The implementation of the above will be triggered at each request, so it will have a certain impact on the performance of the system.

Persistent cookie

You may want to persist cookies so that they can be used between different processes in the browser. The persistence of cookies should be done in a similar way to display the "Remember Me" check box on the interface and then let the user click.
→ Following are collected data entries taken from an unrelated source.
==> config.mk <==
export PLATFORM = sky130hd
export DESIGN_NAME = mcht_tx_feeder
export DESIGN_NICKNAME = d
export VERILOG_FILES = /design/src/rtl/mcht_tx_feeder.sv
export SDC_FILE = /design/constraint.sdc
export NUM_CORES = 1
export LEC_CHECK = 0
export CAP_MARGIN = 20
export CORE_MARGIN = 2
export CORE_UTILIZATION = 59
export DETAILED_ROUTE_END_ITERATION = 8
export GPL_ROUTABILITY_DRIVEN = 0
export PLACE_DENSITY_LB_ADDON = 0.12
export SLEW_MARGIN = 20
export SYNTH_ARGS = -nofsm -noshare
export SYNTH_HDL_FRONTEND = slang
export SYNTH_SLANG_ARGS = --single-unit
==> constraint.sdc <==
create_clock -name CLK_25M -period 5.65 [get_ports CLK_25M]
set_input_delay 1.695 -clock CLK_25M [delete_from_list [all_inputs] [get_ports CLK_25M]]
set_output_delay 1.695 -clock CLK_25M [all_outputs]
set_load 0.01 [all_outputs]
===== src/rtl/alu_seq_op_decode.sv =====
// Combinational opcode decode: arithmetic-unit select and carry-in for the first pass.
// Reserved opcodes fall through to TFR (pass A through with no carry).
module alu_seq_op_decode (
    input  logic [2:0] i_op,
    input  logic       i_cin,
    output logic [1:0] o_au_s,
    output logic       o_cin0
);
    import alu_seq_pkg::*;

    always_comb begin
        o_au_s = AU_S_INC;
        o_cin0 = 1'b0;
        case (i_op)
            OP_ADD: begin
                o_au_s = AU_S_ADD;
                o_cin0 = 1'b0;
            end
            OP_ADC: begin
                o_au_s = AU_S_ADD;
                o_cin0 = i_cin;
            end
            OP_SUB: begin
                o_au_s = AU_S_SUB;
                o_cin0 = 1'b1;
            end
            OP_INC: begin
                o_au_s = AU_S_INC;
                o_cin0 = 1'b1;
            end
            OP_DEC: begin
                o_au_s = AU_S_DEC;
                o_cin0 = 1'b0;
            end
            default: begin
                o_au_s = AU_S_INC;
                o_cin0 = 1'b0;
            end
        endcase
    end

endmodule
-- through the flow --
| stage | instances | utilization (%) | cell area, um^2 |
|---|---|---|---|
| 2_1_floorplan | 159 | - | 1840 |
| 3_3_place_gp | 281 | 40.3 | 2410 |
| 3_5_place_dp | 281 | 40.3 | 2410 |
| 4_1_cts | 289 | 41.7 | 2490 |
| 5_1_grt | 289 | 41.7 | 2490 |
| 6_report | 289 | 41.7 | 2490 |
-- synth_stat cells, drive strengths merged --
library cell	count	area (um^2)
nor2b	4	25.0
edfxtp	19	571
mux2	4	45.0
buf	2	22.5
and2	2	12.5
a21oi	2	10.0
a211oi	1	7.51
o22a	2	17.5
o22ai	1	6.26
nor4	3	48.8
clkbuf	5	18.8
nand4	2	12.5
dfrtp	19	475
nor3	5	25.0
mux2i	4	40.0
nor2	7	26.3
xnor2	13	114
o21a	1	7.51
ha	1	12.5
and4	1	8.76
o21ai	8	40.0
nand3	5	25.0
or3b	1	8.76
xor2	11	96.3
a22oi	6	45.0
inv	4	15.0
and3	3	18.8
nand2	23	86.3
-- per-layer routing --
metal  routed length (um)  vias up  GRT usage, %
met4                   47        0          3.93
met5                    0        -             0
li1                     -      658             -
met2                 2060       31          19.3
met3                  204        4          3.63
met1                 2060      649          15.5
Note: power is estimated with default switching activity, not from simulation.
### config.mk
export PLATFORM = sky130hd
export DESIGN_NAME = exu_flat
export DESIGN_NICKNAME = d
export VERILOG_FILES = /design/src/rtl/exu_if.sv /design/src/rtl/exu.sv /design/src/flat_wrapper.sv
export SDC_FILE = /design/constraint.sdc
export NUM_CORES = 2
export LEC_CHECK = 0
export CAP_MARGIN = 10
export CORE_MARGIN = 10
export CORE_UTILIZATION = 53
export DETAILED_ROUTE_END_ITERATION = 8
export PLACE_DENSITY_LB_ADDON = 0.3
export SLEW_MARGIN = 15
export SYNTH_ARGS = -nofsm -noshare
export SYNTH_HDL_FRONTEND = slang
export SYNTH_SLANG_ARGS = --single-unit
### constraint.sdc
create_clock -name clk -period 5.1 [get_ports clk]
set_input_delay 0.51 -clock clk [delete_from_list [all_inputs] [get_ports clk]]
set_output_delay 0.51 -clock clk [all_outputs]
set_load 0.05 [all_outputs]
### src/rtl/exu_if.sv
// Bundle of the exu's IDU handshake, data-memory and writeback/retire signals.
// slave is the exu's view; master is the surrounding pipeline/memory view.
interface exu_if;
  logic        valid_i;
  logic        ready_o;
  logic [4:0]  rd_i;
  logic [4:0]  rs1_i;
  logic [4:0]  rs2_i;
  logic [31:0] imm_i;
  logic        alu_src_i;
  logic        mem_read_i;
  logic        mem_write_i;
  logic        reg_write_i;
  logic [3:0]  alu_op_i;
  logic [1:0]  mem_size_i;

  logic        dmem_req_o;
  logic        dmem_we_o;
  logic [31:0] dmem_addr_o;
  logic [31:0] dmem_wdata_o;
  logic [3:0]  dmem_be_o;
  logic        dmem_ack_i;
  logic [31:0] dmem_rdata_i;

  logic        retire_o;
  logic        wb_we_o;
  logic [4:0]  wb_rd_o;
  logic [31:0] wb_data_o;
  logic        err_o;

  modport slave (
    input  valid_i, rd_i, rs1_i, rs2_i, imm_i, alu_src_i, mem_read_i,
           mem_write_i, reg_write_i, alu_op_i, mem_size_i,
           dmem_ack_i, dmem_rdata_i,
    output ready_o, dmem_req_o, dmem_we_o, dmem_addr_o, dmem_wdata_o, dmem_be_o,
           retire_o, wb_we_o, wb_rd_o, wb_data_o, err_o
  );

  modport master (
    output valid_i, rd_i, rs1_i, rs2_i, imm_i, alu_src_i, mem_read_i,
           mem_write_i, reg_write_i, alu_op_i, mem_size_i,
           dmem_ack_i, dmem_rdata_i,
    input  ready_o, dmem_req_o, dmem_we_o, dmem_addr_o, dmem_wdata_o, dmem_be_o,
           retire_o, wb_we_o, wb_rd_o, wb_data_o, err_o
  );
endinterface

### src/rtl/exu.sv
// Execute/writeback stage: owns the 32x32 register file, runs the ALU,
// issues data-memory accesses and reports each retirement.
//
// state | meaning
// IDLE  | ready for an instruction; operands read from the regfile on accept
// EXEC  | ALU result computed; memory ops checked for alignment / size
// MEM   | data-memory request held until ack or timeout
// WB    | retire pulse; regfile written at the end of this cycle
module exu #(
  parameter int XLEN        = 32,
  parameter int MEM_TIMEOUT = 0
) (
  input  logic clk,
  input  logic rst_n,
  exu_if.slave bus
);

  typedef enum logic [1:0] {S_IDLE, S_EXEC, S_MEM, S_WB} state_t;

  state_t            state;
  logic [XLEN-1:0]   regs [32];
  logic [4:0]        rd_q;
  logic [3:0]        op_q;
  logic              src_q, mr_q, mw_q, rw_q;
  logic [1:0]        sz_q;
  logic [XLEN-1:0]   imm_q, a_q, b_q;
  logic [15:0]       tmr;

  logic [XLEN-1:0]   opb, alu, ld_lane, ld_data, wdata_n;
  logic [4:0]        shamt;
  logic [3:0]        be_n;
  logic              misalign;

  always_comb begin
    opb   = src_q ? imm_q : b_q;
    shamt = opb[4:0];
    alu   = '0;
    unique case (op_q)
      4'd0:    alu = a_q + opb;
      4'd1:    alu = a_q - opb;
      4'd2:    alu = a_q << shamt;
      4'd3:    alu = {{(XLEN-1){1'b0}}, ($signed(a_q) < $signed(opb))};
      4'd4:    alu = {{(XLEN-1){1'b0}}, (a_q < opb)};
      4'd5:    alu = a_q ^ opb;
      4'd6:    alu = a_q >> shamt;
      4'd7:    alu = XLEN'($signed(a_q) >>> shamt);
      4'd8:    alu = a_q | opb;
      4'd9:    alu = a_q & opb;
      4'd10:   alu = opb;
      default: alu = '0;
    endcase
  end

  // Reserved size is folded into misalign so both abort the same way.
  always_comb begin
    misalign = 1'b0;
    be_n     = 4'hF;
    wdata_n  = b_q;
    unique case (sz_q)
      2'd0: begin
        be_n    = 4'b0001 << alu[1:0];
        wdata_n = {4{b_q[7:0]}};
      end
      2'd1: begin
        misalign = alu[0];
        be_n     = 4'b0011 << alu[1:0];
        wdata_n  = {2{b_q[15:0]}};
      end
      2'd2:    misalign = |alu[1:0];
      default: misalign = 1'b1;
    endcase
  end

  always_comb begin
    ld_lane = bus.dmem_rdata_i >> {bus.dmem_addr_o[1:0], 3'b000};
    unique case (sz_q)
      2'd0:    ld_data = {{(XLEN-8){ld_lane[7]}}, ld_lane[7:0]};
      2'd1:    ld_data = {{(XLEN-16){ld_lane[15]}}, ld_lane[15:0]};
      default: ld_data = bus.dmem_rdata_i;
    endcase
  end

  always_ff @(posedge clk or negedge rst_n) begin
    if (!rst_n) begin
      state <= S_IDLE;
      for (int i = 0; i < 32; i++) regs[i] <= '0;
      rd_q  <= '0;
      op_q  <= '0;
      src_q <= 1'b0;
      mr_q  <= 1'b0;
      mw_q  <= 1'b0;
      rw_q  <= 1'b0;
      sz_q  <= '0;
      imm_q <= '0;
      a_q   <= '0;
      b_q   <= '0;
      tmr   <= '0;
      bus.ready_o      <= 1'b1;
      bus.dmem_req_o   <= 1'b0;
      bus.dmem_we_o    <= 1'b0;
      bus.dmem_addr_o  <= '0;
      bus.dmem_wdata_o <= '0;
      bus.dmem_be_o    <= '0;
      bus.retire_o     <= 1'b0;
      bus.wb_we_o      <= 1'b0;
      bus.wb_rd_o      <= '0;
      bus.wb_data_o    <= '0;
      bus.err_o        <= 1'b0;
    end else begin
      bus.retire_o  <= 1'b0;
      bus.wb_we_o   <= 1'b0;
      bus.wb_rd_o   <= '0;
      bus.wb_data_o <= '0;
      bus.err_o     <= 1'b0;
      unique case (state)
        S_IDLE: begin
          if (bus.valid_i) begin
            rd_q  <= bus.rd_i;
            op_q  <= bus.alu_op_i;
            src_q <= bus.alu_src_i;
            mr_q  <= bus.mem_read_i;
            mw_q  <= bus.mem_write_i;
            rw_q  <= bus.reg_write_i;
            sz_q  <= bus.mem_size_i;
            imm_q <= bus.imm_i;
            a_q   <= (bus.rs1_i == 5'd0) ? '0 : regs[bus.rs1_i];
            b_q   <= (bus.rs2_i == 5'd0) ? '0 : regs[bus.rs2_i];
            bus.ready_o <= 1'b0;
            state <= S_EXEC;
          end
        end
        S_EXEC: begin
          if ((mr_q || mw_q) && !misalign) begin
            bus.dmem_req_o   <= 1'b1;
            bus.dmem_we_o    <= mw_q;
            bus.dmem_addr_o  <= alu;
            bus.dmem_wdata_o <= wdata_n;
            bus.dmem_be_o    <= be_n;
            tmr   <= 16'(MEM_TIMEOUT - 1);
            state <= S_MEM;
          end else begin
            bus.retire_o  <= 1'b1;
            bus.wb_rd_o   <= rd_q;
            bus.wb_data_o <= alu;
            bus.err_o     <= mr_q || mw_q;
            bus.wb_we_o   <= rw_q && !mw_q && !mr_q && (rd_q != 5'd0);
            state <= S_WB;
          end
        end
        S_MEM: begin
          // An ack in the last allowed cycle wins over the timeout.
          if (bus.dmem_ack_i || (MEM_TIMEOUT > 0 && tmr == '0)) begin
            bus.dmem_req_o   <= 1'b0;
            bus.dmem_we_o    <= 1'b0;
            bus.dmem_be_o    <= '0;
            bus.dmem_wdata_o <= '0;
            bus.dmem_addr_o  <= '0;
            bus.retire_o     <= 1'b1;
            bus.wb_rd_o      <= rd_q;
            bus.wb_data_o    <= (mr_q && bus.dmem_ack_i) ? ld_data : bus.dmem_addr_o;
            bus.err_o        <= !bus.dmem_ack_i;
            bus.wb_we_o      <= bus.dmem_ack_i && rw_q && !mw_q && (rd_q != 5'd0);
            state <= S_WB;
          end else begin
            tmr <= tmr - 16'd1;
          end
        end
        S_WB: begin
          if (bus.wb_we_o) regs[bus.wb_rd_o] <= bus.wb_data_o;
          bus.ready_o <= 1'b1;
          state <= S_IDLE;
        end
        default: state <= S_IDLE;
      endcase
    end
  end

endmodule
===== config.mk =====
export PLATFORM = sky130hd
export DESIGN_NAME = i2s_bus_controller
export DESIGN_NICKNAME = d
export VERILOG_FILES = /design/src/rtl/i2s_pkg.sv /design/src/rtl/i2s_edge_timer.sv /design/src/rtl/i2s_bus_controller.sv
export SDC_FILE = /design/constraint.sdc
export NUM_CORES = 1
export LEC_CHECK = 0
export CORE_MARGIN = 5
export CORE_UTILIZATION = 46
export DETAILED_ROUTE_END_ITERATION = 7
export PLACE_DENSITY = 0.72
export SYNTH_ARGS = -nofsm -noshare
export SYNTH_HDL_FRONTEND = slang
export SYNTH_SLANG_ARGS = --single-unit

===== constraint.sdc =====
create_clock -name aclk -period 2.16 [get_ports aclk]
set_clock_uncertainty 0.05 [all_clocks]
set_input_delay 0.432 -clock aclk [delete_from_list [all_inputs] [get_ports aclk]]
set_output_delay 0.432 -clock aclk [all_outputs]
set_load 0.02 [all_outputs]
$ cat src/rtl/seq_pkg.sv
// Shared types and defaults for the sequence-loader state block.
package seq_pkg;

    localparam int unsigned DEFAULT_DATA_W = 8;
    localparam int unsigned DEFAULT_DEPTH  = 4;

    localparam logic MODE_RELOAD = 1'b0;
    localparam logic MODE_APPEND = 1'b1;

    typedef enum logic [1:0] {
        StIdle  = 2'd0,
        StReq   = 2'd1,
        StWrite = 2'd2,
        StDone  = 2'd3
    } seq_state_e;

endpackage

$ cat src/rtl/seq_load_state.sv
// Sequence loader: pulls words from the LFSR block and writes them into sequence memory,
// either as a full reload of a programmable length or as a single appended entry per round.
module seq_load_state
    import seq_pkg::*;
#(
    parameter int unsigned DATA_W = DEFAULT_DATA_W,
    parameter int unsigned DEPTH  = DEFAULT_DEPTH,
    parameter int unsigned ADDR_W = $clog2(DEPTH)
) (
    input  logic              clk,
    input  logic              rst_n,
    input  logic              en_LOAD,
    input  logic              mode_APPEND,
    input  logic [ADDR_W:0]   load_len,
    input  logic              complete_LFSR,
    input  logic [DATA_W-1:0] LFSR_output,
    output logic              en_LFSR,
    output logic [DATA_W-1:0] MEM_IN,
    output logic              MEM_LOAD,
    output logic [ADDR_W-1:0] MEM_LOAD_VAL,
    output logic [ADDR_W:0]   seq_len,
    output logic              full,
    output logic              complete_LOAD
);

    localparam logic [ADDR_W:0] DEPTH_CNT = (ADDR_W+1)'(DEPTH);
    localparam logic [ADDR_W:0] ONE       = (ADDR_W+1)'(1);

    seq_state_e        state_q;
    logic [ADDR_W:0]   idx_q;
    logic [ADDR_W:0]   target_q;
    logic [ADDR_W:0]   seq_len_q;
    logic [DATA_W-1:0] data_q;
    logic              en_lfsr_q;
    logic              mem_load_q;
    logic              complete_q;

    logic [ADDR_W:0]   eff_len;
    logic [ADDR_W:0]   idx_nxt;
    logic              full_w;

    // Zero or out-of-range lengths mean "fill the whole memory".
    always_comb begin
        eff_len = load_len;
        if (load_len == '0 || load_len > DEPTH_CNT) begin
            eff_len = DEPTH_CNT;
        end
    end

    assign idx_nxt = idx_q + ONE;
    assign full_w  = (seq_len_q == DEPTH_CNT);

    always_ff @(posedge clk or negedge rst_n) begin
        if (!rst_n) begin
            state_q    <= StIdle;
            idx_q      <= '0;
            target_q   <= '0;
            seq_len_q  <= '0;
            data_q     <= '0;
            en_lfsr_q  <= 1'b0;
            mem_load_q <= 1'b0;
            complete_q <= 1'b0;
        end else begin
            unique case (state_q)
                StIdle: begin
                    if (en_LOAD) begin
                        if (mode_APPEND == MODE_RELOAD) begin
                            seq_len_q <= '0;
                            idx_q     <= '0;
                            target_q  <= eff_len;
                            en_lfsr_q <= 1'b1;
                            state_q   <= StReq;
                        end else if (full_w) begin
                            complete_q <= 1'b1;
                            state_q    <= StDone;
                        end else begin
                            idx_q     <= seq_len_q;
                            target_q  <= seq_len_q + ONE;
                            en_lfsr_q <= 1'b1;
                            state_q   <= StReq;
                        end
                    end
                end
                StReq: begin
                    // Abort takes priority over a word arriving in the same cycle.
                    if (!en_LOAD) begin
                        en_lfsr_q <= 1'b0;
                        state_q   <= StIdle;
                    end else if (complete_LFSR) begin
                        data_q     <= LFSR_output;
                        en_lfsr_q  <= 1'b0;
                        mem_load_q <= 1'b1;
                        state_q    <= StWrite;
                    end
                end
                StWrite: begin
                    // The strobe already issued always lands, even if the operation is aborted.
                    mem_load_q <= 1'b0;
                    seq_len_q  <= idx_nxt;
                    idx_q      <= idx_nxt;
                    if (!en_LOAD) begin
                        state_q <= StIdle;
                    end else if (idx_nxt == target_q) begin
                        complete_q <= 1'b1;
                        state_q    <= StDone;
                    end else begin
                        en_lfsr_q <= 1'b1;
                        state_q   <= StReq;
                    end
                end
                StDone: begin
                    if (!en_LOAD) begin
                        complete_q <= 1'b0;
                        state_q    <= StIdle;
                    end
                end
                default: begin
                    state_q <= StIdle;
                end
            endcase
        end
    end

    assign en_LFSR       = en_lfsr_q;
    assign MEM_IN        = data_q;
    assign MEM_LOAD      = mem_load_q;
    assign MEM_LOAD_VAL  = idx_q[ADDR_W-1:0];
    assign seq_len       = seq_len_q;
    assign full          = full_w;
    assign complete_LOAD = complete_q;

endmodule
Other similar mechanisms are also in line.

The following code is used to implement cookie persistence.

await HttpContext.SignInAsync(
    CookieAuthenticationDefaults.AuthenticationScheme,
    new ClaimsPrincipal(claimsIdentity),
    new AuthenticationProperties
    {
        IsPersistent = true
    });

If the cookie expires during browser shutdown, the browser will automatically delete the cookie the next time it starts.

AuthenticationpropertiesMicrosoft.AspNetCore.Authenticationinside the namespace.

Absolute Expiration Time

Can be usedExpiresUtcto set the absolute expiration time, but must be set at the same time, no one thisIsPersistentparameter will be ignored, and this cookie is only the current reply valid.

When set in the Signinasync methodExpiresUtc, it will overwriteCookieAuthenticationOptionsthe setExpireTimeSpan.

The following code sets a persistent cookie with a 20min validity period, and other settings related to the expiration date are ignored.

await HttpContext.SignInAsync(
    CookieAuthenticationDefaults.AuthenticationScheme,
    new ClaimsPrincipal(claimsIdentity),
    new AuthenticationProperties
    {
        IsPersistent = true,
        ExpiresUtc = DateTime.UtcNow.AddMinutes(20)
    });

At the end of the moment, the MSDN is great.